● **DESCRIPTION OF THE TASK**
Please give back an exact reproduction of the lines from the one with "Sequential [uW] |" through the end of the entries below, and no others.

● **EXERCISE MATERIALS**
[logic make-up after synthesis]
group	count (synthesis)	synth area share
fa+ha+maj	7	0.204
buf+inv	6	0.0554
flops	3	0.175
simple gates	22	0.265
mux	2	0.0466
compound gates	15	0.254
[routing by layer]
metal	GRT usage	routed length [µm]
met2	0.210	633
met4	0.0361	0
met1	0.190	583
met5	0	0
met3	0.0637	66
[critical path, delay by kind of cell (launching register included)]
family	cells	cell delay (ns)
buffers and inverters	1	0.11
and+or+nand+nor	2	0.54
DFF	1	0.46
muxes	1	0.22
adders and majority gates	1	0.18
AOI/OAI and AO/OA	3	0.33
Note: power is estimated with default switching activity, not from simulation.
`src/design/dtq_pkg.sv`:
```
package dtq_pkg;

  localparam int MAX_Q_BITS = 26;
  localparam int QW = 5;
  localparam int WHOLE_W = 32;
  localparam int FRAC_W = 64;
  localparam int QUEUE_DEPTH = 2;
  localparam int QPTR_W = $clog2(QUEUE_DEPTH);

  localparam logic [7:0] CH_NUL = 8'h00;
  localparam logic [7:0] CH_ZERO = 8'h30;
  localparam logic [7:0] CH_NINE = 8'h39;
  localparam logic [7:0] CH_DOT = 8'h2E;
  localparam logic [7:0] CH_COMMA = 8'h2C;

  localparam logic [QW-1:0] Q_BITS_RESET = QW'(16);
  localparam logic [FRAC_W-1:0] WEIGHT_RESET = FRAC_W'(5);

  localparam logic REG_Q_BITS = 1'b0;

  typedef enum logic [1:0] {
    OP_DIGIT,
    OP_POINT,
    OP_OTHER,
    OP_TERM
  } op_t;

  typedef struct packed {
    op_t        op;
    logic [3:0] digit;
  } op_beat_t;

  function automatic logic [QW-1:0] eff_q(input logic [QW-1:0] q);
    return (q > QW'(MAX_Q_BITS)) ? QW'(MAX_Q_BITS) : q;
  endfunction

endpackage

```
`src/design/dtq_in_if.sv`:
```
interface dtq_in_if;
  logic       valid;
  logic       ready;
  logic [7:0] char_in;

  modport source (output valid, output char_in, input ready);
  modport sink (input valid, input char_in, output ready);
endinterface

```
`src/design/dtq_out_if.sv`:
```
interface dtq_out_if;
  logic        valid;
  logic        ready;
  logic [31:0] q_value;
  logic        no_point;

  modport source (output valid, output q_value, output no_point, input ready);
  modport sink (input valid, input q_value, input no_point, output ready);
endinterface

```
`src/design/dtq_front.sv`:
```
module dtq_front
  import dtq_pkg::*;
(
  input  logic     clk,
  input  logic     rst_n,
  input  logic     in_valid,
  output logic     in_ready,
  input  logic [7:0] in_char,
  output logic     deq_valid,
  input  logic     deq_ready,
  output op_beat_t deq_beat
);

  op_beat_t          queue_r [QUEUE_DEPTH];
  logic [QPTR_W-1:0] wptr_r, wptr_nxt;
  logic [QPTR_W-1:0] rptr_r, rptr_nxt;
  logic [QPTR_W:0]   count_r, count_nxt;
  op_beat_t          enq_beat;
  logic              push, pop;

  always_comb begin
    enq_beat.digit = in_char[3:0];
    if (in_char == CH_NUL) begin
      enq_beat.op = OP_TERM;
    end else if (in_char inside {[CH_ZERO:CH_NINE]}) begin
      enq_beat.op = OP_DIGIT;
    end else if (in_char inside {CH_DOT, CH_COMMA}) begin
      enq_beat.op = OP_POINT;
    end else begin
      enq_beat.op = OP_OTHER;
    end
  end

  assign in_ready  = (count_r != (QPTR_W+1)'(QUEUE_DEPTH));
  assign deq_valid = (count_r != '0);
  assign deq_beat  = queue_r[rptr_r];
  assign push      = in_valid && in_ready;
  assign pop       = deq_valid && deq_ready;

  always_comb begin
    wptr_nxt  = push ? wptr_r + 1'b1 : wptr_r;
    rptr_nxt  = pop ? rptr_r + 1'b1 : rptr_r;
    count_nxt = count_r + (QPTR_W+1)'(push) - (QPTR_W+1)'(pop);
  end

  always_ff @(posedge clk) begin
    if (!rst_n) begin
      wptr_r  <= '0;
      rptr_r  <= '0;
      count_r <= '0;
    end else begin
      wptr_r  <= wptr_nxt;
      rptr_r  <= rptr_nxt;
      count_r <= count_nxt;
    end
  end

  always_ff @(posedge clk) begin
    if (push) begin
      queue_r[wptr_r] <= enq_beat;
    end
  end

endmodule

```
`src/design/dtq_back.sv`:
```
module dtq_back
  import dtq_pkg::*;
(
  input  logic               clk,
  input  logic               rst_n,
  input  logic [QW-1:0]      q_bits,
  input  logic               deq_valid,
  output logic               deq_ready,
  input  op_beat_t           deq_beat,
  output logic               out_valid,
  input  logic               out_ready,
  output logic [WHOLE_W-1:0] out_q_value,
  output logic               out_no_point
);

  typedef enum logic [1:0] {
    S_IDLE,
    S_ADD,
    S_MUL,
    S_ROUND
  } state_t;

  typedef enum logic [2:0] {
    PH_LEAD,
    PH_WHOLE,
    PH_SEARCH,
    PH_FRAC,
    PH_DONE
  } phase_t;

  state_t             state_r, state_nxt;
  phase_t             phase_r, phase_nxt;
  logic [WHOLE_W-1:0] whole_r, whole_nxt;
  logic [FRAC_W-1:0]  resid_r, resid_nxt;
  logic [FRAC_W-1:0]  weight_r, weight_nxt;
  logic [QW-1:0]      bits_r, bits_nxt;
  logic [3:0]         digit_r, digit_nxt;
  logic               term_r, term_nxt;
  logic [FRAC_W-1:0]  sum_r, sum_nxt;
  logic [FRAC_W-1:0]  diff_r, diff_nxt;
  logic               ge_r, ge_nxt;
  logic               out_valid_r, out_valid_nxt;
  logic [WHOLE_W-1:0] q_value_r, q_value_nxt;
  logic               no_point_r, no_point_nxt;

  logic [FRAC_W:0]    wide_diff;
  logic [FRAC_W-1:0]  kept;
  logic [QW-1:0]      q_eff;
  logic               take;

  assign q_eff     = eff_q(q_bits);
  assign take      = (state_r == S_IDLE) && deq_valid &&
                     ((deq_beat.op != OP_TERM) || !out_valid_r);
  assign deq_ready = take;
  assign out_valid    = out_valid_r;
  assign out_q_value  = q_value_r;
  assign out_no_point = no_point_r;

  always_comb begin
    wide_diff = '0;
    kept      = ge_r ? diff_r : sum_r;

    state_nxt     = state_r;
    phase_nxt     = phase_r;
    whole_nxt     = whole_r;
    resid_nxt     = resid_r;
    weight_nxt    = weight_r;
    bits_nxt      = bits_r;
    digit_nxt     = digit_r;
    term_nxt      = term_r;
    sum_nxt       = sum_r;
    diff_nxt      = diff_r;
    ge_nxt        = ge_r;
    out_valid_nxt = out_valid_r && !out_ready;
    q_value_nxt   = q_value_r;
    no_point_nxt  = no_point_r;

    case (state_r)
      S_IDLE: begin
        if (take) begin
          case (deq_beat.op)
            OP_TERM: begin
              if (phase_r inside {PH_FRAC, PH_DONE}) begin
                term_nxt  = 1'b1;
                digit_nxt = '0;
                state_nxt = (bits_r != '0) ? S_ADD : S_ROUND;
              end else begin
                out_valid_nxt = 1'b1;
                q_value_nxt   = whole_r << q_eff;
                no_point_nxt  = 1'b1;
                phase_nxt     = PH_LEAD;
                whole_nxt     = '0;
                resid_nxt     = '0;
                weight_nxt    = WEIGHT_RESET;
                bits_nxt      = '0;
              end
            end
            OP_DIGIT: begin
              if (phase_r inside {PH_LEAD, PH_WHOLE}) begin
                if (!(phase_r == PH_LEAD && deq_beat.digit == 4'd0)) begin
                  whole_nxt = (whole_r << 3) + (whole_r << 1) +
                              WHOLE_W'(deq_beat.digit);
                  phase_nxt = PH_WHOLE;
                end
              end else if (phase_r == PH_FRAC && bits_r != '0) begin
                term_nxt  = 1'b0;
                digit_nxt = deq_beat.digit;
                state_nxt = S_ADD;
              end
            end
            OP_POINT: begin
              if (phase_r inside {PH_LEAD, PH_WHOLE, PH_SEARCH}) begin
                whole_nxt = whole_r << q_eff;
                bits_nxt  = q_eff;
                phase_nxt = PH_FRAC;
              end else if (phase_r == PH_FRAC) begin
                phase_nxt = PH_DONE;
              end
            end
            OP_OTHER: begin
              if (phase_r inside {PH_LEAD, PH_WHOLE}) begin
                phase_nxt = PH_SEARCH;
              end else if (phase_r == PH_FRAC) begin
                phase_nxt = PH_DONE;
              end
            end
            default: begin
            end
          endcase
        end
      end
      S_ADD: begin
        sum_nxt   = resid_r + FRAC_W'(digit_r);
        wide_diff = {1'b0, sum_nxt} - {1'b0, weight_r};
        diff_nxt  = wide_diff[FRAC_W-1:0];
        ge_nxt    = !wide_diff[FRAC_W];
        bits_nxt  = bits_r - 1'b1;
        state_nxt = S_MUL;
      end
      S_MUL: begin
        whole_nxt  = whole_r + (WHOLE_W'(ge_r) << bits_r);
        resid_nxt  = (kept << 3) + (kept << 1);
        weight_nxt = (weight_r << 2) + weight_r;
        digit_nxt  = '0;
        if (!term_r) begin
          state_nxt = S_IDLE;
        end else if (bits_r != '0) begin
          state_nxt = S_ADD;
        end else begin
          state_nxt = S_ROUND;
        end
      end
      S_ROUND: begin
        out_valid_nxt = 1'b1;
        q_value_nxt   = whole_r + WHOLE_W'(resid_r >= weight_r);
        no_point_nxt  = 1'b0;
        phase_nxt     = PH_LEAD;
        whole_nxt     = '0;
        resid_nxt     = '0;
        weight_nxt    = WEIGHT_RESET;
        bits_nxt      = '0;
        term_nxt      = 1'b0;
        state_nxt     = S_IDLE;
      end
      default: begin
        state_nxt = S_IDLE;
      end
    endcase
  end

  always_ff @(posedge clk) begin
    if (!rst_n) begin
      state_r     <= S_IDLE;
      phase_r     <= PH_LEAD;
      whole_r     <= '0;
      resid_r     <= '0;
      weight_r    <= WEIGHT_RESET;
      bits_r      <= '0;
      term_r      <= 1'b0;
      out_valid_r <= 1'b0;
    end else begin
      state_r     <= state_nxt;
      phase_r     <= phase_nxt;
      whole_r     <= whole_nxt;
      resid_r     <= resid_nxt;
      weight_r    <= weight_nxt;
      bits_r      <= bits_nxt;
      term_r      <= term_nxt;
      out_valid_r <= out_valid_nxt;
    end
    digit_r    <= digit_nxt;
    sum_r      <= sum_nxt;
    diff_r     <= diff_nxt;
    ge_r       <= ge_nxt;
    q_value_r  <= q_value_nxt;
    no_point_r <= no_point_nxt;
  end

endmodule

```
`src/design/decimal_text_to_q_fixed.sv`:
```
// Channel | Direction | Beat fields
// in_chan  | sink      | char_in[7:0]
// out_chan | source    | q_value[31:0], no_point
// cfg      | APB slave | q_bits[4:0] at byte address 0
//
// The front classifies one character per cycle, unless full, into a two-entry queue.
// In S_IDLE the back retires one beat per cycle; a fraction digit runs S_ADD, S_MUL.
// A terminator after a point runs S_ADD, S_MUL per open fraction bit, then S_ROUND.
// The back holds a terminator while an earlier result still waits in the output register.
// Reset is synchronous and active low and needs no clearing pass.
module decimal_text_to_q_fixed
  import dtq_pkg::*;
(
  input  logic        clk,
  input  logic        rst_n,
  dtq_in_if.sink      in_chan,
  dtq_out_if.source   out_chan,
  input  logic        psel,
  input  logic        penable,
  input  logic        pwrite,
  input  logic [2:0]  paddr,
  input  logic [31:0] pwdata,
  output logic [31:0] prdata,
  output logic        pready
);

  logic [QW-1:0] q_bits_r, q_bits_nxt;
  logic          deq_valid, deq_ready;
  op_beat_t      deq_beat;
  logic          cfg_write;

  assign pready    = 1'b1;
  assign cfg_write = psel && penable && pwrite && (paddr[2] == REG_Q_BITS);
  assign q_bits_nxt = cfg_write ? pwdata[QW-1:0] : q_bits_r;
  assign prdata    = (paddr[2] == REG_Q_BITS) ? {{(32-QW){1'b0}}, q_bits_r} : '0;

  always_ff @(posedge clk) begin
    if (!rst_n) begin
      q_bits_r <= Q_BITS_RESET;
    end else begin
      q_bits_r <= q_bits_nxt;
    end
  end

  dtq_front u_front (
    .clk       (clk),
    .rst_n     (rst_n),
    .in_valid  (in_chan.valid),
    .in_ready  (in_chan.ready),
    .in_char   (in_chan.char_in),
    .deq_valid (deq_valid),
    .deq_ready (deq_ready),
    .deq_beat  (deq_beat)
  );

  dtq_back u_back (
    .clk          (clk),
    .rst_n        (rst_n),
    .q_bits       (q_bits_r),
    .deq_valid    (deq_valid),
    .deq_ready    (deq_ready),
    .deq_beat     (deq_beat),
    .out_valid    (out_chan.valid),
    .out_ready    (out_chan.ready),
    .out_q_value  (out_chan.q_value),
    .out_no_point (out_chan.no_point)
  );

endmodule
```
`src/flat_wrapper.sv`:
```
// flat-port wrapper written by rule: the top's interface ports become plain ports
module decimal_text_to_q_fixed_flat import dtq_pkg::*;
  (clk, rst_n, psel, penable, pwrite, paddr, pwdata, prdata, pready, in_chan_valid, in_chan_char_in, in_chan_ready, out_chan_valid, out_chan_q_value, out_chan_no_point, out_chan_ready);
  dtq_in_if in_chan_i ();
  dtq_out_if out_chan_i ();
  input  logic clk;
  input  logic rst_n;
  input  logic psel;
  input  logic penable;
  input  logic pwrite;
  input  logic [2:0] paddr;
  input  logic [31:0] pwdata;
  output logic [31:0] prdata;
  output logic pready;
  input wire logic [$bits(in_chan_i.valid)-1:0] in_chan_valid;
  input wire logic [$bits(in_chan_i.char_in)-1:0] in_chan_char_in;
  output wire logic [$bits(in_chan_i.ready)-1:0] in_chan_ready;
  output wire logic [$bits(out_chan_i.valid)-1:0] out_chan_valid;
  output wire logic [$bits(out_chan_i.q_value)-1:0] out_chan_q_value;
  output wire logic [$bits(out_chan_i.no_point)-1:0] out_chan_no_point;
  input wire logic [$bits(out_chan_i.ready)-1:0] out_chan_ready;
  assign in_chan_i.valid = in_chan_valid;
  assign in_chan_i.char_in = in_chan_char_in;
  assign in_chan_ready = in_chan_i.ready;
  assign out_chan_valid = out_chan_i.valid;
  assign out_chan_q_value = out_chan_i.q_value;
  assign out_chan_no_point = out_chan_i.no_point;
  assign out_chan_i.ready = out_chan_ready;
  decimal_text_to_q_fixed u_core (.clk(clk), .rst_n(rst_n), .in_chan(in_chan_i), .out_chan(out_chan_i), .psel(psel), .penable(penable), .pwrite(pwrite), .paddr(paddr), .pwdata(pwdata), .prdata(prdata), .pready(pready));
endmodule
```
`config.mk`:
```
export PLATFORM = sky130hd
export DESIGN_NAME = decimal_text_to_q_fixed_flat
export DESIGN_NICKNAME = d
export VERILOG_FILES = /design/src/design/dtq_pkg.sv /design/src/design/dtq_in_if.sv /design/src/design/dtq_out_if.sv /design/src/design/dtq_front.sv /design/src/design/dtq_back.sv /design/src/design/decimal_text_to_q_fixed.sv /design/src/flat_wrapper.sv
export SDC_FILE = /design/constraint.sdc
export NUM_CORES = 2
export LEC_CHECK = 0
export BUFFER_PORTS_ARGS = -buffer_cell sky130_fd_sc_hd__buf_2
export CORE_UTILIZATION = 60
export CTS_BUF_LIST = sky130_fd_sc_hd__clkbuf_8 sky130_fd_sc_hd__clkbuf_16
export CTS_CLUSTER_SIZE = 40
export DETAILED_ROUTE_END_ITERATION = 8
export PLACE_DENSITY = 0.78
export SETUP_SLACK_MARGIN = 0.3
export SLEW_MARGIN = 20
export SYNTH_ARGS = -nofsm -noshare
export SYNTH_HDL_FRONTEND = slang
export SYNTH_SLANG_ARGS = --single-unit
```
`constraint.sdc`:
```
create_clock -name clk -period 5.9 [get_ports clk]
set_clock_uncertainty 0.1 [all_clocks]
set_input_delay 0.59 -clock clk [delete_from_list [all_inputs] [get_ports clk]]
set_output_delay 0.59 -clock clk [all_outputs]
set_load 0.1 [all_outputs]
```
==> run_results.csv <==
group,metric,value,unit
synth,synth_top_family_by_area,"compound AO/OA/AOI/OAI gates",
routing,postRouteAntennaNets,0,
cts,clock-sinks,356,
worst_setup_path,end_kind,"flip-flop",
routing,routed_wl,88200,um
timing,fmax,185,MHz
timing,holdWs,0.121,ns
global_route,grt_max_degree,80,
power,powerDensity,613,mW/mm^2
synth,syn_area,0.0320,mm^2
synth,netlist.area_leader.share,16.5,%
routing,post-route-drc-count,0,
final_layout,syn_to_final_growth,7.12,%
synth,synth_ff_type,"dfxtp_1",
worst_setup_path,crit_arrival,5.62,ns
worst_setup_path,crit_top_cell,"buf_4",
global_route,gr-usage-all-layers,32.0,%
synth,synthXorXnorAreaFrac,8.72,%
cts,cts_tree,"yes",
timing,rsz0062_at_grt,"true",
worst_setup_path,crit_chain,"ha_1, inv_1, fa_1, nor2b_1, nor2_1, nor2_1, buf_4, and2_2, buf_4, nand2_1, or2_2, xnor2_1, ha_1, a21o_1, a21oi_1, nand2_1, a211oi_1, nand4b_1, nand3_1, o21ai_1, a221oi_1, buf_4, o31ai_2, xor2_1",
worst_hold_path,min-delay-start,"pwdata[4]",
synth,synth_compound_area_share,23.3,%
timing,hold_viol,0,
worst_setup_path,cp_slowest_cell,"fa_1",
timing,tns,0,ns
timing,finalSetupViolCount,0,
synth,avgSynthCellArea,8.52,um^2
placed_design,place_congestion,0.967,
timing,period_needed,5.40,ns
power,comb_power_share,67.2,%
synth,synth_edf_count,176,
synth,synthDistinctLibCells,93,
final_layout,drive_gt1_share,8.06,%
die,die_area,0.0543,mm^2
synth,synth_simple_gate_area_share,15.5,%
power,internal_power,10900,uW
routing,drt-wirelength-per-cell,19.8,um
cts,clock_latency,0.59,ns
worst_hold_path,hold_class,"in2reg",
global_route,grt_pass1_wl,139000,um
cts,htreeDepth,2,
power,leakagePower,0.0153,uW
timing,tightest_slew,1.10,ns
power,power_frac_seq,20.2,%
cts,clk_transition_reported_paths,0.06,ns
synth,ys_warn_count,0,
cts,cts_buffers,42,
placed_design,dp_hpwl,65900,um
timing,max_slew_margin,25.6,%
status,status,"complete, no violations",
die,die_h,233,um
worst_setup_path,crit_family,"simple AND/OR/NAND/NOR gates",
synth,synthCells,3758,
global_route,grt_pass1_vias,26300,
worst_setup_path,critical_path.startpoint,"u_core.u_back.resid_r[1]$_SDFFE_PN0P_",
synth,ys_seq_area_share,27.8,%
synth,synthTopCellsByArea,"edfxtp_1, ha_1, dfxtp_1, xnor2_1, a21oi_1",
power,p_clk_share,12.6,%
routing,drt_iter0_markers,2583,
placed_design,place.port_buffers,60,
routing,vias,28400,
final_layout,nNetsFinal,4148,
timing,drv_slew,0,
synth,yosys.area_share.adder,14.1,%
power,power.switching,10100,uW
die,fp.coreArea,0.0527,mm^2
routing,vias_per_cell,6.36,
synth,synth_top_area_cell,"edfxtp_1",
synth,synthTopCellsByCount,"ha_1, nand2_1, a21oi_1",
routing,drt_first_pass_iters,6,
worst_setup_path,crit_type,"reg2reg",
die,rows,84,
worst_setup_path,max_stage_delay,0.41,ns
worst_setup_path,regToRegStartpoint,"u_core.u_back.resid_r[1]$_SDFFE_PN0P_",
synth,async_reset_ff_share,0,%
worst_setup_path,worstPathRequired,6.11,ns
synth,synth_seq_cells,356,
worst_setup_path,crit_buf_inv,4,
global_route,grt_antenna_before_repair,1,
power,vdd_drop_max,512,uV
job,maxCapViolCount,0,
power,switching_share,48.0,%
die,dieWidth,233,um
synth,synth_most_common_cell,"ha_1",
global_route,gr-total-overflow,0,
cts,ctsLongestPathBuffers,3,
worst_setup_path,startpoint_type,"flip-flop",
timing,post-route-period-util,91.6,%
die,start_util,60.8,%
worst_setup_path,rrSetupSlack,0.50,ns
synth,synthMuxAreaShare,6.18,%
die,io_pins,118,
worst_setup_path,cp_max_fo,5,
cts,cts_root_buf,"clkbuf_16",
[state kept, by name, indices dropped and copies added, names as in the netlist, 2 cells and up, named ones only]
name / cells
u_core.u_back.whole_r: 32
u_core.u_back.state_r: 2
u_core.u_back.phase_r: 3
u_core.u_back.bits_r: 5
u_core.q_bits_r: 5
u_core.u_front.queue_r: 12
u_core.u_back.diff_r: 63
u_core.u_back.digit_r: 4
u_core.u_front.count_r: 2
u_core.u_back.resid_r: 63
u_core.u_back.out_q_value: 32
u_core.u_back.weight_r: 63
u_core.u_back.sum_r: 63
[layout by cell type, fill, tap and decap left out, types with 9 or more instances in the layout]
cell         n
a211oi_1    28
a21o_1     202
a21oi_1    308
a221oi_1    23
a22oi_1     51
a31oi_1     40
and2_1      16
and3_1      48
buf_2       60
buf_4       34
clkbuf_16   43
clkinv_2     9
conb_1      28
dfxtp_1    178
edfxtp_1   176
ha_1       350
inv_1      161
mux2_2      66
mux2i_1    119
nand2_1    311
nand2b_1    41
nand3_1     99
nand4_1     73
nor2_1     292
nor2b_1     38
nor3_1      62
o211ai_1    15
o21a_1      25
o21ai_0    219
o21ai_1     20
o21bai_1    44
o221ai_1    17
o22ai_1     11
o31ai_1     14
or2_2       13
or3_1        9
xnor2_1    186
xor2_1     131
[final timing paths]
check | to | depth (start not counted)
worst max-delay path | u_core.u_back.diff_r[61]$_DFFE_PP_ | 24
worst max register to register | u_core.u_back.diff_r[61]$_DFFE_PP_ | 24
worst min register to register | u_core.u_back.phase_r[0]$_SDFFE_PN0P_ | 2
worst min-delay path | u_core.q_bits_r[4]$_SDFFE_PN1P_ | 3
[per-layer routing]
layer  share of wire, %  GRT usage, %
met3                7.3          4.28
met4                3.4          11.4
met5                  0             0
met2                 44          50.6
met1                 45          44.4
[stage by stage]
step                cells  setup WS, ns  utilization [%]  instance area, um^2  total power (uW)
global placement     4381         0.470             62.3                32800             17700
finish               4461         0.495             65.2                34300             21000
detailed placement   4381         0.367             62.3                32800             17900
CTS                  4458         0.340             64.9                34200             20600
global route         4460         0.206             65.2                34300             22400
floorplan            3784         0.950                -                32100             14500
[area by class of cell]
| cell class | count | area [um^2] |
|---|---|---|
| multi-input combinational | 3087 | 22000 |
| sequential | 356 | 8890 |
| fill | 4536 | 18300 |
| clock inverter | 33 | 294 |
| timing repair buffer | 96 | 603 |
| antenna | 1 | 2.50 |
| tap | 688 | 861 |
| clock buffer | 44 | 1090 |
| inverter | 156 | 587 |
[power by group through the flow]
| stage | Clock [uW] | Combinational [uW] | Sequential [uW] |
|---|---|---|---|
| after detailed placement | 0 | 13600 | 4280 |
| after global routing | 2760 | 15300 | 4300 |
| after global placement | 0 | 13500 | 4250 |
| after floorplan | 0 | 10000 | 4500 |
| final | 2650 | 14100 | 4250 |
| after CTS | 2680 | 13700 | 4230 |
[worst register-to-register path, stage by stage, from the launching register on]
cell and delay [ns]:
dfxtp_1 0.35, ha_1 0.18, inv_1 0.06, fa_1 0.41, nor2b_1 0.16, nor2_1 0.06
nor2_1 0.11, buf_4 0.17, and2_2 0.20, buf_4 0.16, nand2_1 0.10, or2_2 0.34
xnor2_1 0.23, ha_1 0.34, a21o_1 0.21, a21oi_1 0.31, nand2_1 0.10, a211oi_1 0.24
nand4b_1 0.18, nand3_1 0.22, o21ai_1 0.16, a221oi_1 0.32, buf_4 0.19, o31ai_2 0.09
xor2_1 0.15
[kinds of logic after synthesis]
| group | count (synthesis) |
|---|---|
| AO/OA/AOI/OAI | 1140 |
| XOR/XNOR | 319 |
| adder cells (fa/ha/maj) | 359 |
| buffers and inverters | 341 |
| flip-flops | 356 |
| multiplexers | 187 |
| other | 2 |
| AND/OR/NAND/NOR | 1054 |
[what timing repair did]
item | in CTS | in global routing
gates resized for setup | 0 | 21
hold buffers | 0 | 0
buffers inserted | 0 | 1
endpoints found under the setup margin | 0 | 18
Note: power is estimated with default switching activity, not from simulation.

● **SOLUTION FOR THIS EXERCISE**
| stage | Clock [uW] | Combinational [uW] | Sequential [uW] |
|---|---|---|---|
| after detailed placement | 0 | 13600 | 4280 |
| after global routing | 2760 | 15300 | 4300 |
| after global placement | 0 | 13500 | 4250 |
| after floorplan | 0 | 10000 | 4500 |
| final | 2650 | 14100 | 4250 |
| after CTS | 2680 | 13700 | 4230 |
[worst register-to-register path, stage by stage, from the launching register on]
cell and delay [ns]:
dfxtp_1 0.35, ha_1 0.18, inv_1 0.06, fa_1 0.41, nor2b_1 0.16, nor2_1 0.06
nor2_1 0.11, buf_4 0.17, and2_2 0.20, buf_4 0.16, nand2_1 0.10, or2_2 0.34
xnor2_1 0.23, ha_1 0.34, a21o_1 0.21, a21oi_1 0.31, nand2_1 0.10, a211oi_1 0.24
nand4b_1 0.18, nand3_1 0.22, o21ai_1 0.16, a221oi_1 0.32, buf_4 0.19, o31ai_2 0.09
xor2_1 0.15
[kinds of logic after synthesis]
| group | count (synthesis) |
|---|---|
| AO/OA/AOI/OAI | 1140 |
| XOR/XNOR | 319 |
| adder cells (fa/ha/maj) | 359 |
| buffers and inverters | 341 |
| flip-flops | 356 |
| multiplexers | 187 |
| other | 2 |
| AND/OR/NAND/NOR | 1054 |
[what timing repair did]
item | in CTS | in global routing
gates resized for setup | 0 | 21
hold buffers | 0 | 0
buffers inserted | 0 | 1
endpoints found under the setup margin | 0 | 18
Note: power is estimated with default switching activity, not from simulation.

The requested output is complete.